## Listed entries:
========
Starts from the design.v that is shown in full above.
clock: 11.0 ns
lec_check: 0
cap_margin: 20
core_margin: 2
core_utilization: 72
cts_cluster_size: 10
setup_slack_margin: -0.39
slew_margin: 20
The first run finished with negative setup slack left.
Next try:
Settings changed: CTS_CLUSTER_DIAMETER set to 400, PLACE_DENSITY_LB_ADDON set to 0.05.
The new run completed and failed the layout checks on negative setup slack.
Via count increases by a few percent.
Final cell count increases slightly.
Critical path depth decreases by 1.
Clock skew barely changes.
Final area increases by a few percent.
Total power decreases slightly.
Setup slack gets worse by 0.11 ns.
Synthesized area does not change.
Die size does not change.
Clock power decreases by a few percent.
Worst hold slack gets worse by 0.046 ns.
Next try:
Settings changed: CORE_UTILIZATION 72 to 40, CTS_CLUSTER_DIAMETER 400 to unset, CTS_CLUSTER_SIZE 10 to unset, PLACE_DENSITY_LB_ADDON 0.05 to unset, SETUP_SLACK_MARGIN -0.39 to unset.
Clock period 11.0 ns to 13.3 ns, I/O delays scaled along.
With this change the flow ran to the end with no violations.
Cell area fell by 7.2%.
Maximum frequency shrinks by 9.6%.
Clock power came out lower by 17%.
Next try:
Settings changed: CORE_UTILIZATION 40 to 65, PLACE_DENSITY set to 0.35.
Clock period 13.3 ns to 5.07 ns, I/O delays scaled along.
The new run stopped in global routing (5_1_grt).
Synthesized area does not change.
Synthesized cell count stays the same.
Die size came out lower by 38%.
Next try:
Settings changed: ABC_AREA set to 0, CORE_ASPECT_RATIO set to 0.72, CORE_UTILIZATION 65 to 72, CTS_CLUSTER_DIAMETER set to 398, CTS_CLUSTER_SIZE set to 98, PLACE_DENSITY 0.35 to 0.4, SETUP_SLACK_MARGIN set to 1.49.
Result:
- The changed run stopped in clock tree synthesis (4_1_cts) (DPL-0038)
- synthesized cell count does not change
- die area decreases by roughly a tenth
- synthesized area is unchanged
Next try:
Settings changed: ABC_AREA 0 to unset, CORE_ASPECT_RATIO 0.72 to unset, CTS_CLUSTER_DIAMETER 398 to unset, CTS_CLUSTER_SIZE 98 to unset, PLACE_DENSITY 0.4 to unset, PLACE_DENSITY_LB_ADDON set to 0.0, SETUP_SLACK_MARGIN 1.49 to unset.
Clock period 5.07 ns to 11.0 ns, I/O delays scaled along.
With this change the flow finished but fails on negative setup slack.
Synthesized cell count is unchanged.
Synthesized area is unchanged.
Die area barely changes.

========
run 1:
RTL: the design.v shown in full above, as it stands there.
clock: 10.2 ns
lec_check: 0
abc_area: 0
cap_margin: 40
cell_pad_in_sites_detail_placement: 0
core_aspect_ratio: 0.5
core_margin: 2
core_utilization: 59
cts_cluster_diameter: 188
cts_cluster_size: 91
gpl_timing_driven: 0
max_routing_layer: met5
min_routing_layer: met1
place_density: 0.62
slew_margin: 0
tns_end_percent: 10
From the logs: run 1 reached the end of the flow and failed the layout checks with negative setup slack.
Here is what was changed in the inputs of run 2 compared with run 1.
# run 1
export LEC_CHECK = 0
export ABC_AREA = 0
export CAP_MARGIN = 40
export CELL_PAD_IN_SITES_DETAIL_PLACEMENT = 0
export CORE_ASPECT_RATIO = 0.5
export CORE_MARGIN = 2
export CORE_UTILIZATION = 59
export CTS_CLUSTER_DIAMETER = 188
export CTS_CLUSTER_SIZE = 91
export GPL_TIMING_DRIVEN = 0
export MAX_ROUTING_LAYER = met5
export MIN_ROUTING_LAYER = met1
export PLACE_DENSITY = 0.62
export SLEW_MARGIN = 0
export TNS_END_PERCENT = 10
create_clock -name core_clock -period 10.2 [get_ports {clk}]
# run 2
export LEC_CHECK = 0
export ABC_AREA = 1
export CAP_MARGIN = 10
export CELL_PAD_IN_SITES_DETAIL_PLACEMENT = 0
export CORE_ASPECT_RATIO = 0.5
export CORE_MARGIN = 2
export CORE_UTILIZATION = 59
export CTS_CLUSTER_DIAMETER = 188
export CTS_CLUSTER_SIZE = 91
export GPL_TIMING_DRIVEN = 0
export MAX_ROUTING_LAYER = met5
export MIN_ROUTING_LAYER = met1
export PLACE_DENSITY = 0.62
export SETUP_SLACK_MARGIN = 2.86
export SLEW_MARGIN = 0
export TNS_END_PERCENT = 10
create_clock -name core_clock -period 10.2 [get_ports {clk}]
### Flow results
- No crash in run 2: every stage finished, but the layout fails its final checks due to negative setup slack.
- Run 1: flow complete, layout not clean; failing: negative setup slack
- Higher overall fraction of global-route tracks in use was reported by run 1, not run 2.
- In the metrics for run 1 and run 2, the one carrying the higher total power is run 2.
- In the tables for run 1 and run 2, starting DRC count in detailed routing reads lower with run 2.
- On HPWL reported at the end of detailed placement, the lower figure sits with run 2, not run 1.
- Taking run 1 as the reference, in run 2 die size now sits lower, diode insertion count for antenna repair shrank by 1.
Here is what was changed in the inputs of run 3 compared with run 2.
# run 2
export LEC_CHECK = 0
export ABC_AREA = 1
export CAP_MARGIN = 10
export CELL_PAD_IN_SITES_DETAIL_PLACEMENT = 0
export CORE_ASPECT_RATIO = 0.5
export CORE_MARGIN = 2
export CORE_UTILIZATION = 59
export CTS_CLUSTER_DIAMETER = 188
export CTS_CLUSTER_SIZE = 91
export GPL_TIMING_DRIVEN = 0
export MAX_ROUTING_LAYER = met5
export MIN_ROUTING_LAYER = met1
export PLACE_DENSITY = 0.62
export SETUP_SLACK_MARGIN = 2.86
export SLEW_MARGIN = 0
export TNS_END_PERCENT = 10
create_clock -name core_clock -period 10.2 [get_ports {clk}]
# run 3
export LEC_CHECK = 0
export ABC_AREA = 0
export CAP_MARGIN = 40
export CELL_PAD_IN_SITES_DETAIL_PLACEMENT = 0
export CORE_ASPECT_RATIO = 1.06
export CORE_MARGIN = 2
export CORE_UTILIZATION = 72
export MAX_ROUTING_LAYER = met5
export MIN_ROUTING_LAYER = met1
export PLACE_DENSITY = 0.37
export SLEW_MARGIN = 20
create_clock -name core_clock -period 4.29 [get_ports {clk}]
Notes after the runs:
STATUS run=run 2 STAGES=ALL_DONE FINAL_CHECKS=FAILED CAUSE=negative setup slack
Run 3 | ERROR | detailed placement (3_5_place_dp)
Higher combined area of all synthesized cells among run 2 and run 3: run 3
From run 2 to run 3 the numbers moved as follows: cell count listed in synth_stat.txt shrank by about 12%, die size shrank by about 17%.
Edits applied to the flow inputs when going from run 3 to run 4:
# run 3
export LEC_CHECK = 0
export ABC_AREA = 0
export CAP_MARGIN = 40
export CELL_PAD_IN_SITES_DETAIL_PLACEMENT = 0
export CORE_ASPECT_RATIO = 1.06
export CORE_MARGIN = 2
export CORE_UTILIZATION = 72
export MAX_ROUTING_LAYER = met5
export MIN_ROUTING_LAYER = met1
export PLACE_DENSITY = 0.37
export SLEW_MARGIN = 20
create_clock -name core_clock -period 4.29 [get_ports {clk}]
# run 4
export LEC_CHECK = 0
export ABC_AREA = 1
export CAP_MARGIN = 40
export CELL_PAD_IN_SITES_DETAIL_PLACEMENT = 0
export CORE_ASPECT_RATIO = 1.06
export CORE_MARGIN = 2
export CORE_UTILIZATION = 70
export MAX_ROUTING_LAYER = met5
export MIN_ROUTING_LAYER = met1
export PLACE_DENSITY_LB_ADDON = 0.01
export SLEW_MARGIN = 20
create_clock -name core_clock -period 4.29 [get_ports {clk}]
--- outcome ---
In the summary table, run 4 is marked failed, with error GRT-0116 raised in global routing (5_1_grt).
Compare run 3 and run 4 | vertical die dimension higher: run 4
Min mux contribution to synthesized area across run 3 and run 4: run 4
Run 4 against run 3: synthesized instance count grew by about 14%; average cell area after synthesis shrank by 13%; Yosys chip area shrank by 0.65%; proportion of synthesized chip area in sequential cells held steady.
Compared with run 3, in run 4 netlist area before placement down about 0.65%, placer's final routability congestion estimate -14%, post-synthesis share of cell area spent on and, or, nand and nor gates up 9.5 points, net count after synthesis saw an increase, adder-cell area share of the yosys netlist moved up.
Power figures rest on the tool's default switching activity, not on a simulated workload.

## Instructions to follow:
Reprint exactly the lines above that start at the one with "tns_end_percent: 10" and end at the one with "- Run 1: flow", keeping both and adding none.

## Response for this exercise:
tns_end_percent: 10
From the logs: run 1 reached the end of the flow and failed the layout checks with negative setup slack.
Here is what was changed in the inputs of run 2 compared with run 1.
# run 1
export LEC_CHECK = 0
export ABC_AREA = 0
export CAP_MARGIN = 40
export CELL_PAD_IN_SITES_DETAIL_PLACEMENT = 0
export CORE_ASPECT_RATIO = 0.5
export CORE_MARGIN = 2
export CORE_UTILIZATION = 59
export CTS_CLUSTER_DIAMETER = 188
export CTS_CLUSTER_SIZE = 91
export GPL_TIMING_DRIVEN = 0
export MAX_ROUTING_LAYER = met5
export MIN_ROUTING_LAYER = met1
export PLACE_DENSITY = 0.62
export SLEW_MARGIN = 0
export TNS_END_PERCENT = 10
create_clock -name core_clock -period 10.2 [get_ports {clk}]
# run 2
export LEC_CHECK = 0
export ABC_AREA = 1
export CAP_MARGIN = 10
export CELL_PAD_IN_SITES_DETAIL_PLACEMENT = 0
export CORE_ASPECT_RATIO = 0.5
export CORE_MARGIN = 2
export CORE_UTILIZATION = 59
export CTS_CLUSTER_DIAMETER = 188
export CTS_CLUSTER_SIZE = 91
export GPL_TIMING_DRIVEN = 0
export MAX_ROUTING_LAYER = met5
export MIN_ROUTING_LAYER = met1
export PLACE_DENSITY = 0.62
export SETUP_SLACK_MARGIN = 2.86
export SLEW_MARGIN = 0
export TNS_END_PERCENT = 10
create_clock -name core_clock -period 10.2 [get_ports {clk}]
### Flow results
- No crash in run 2: every stage finished, but the layout fails its final checks due to negative setup slack.
- Run 1: flow complete, layout not clean; failing: negative setup slack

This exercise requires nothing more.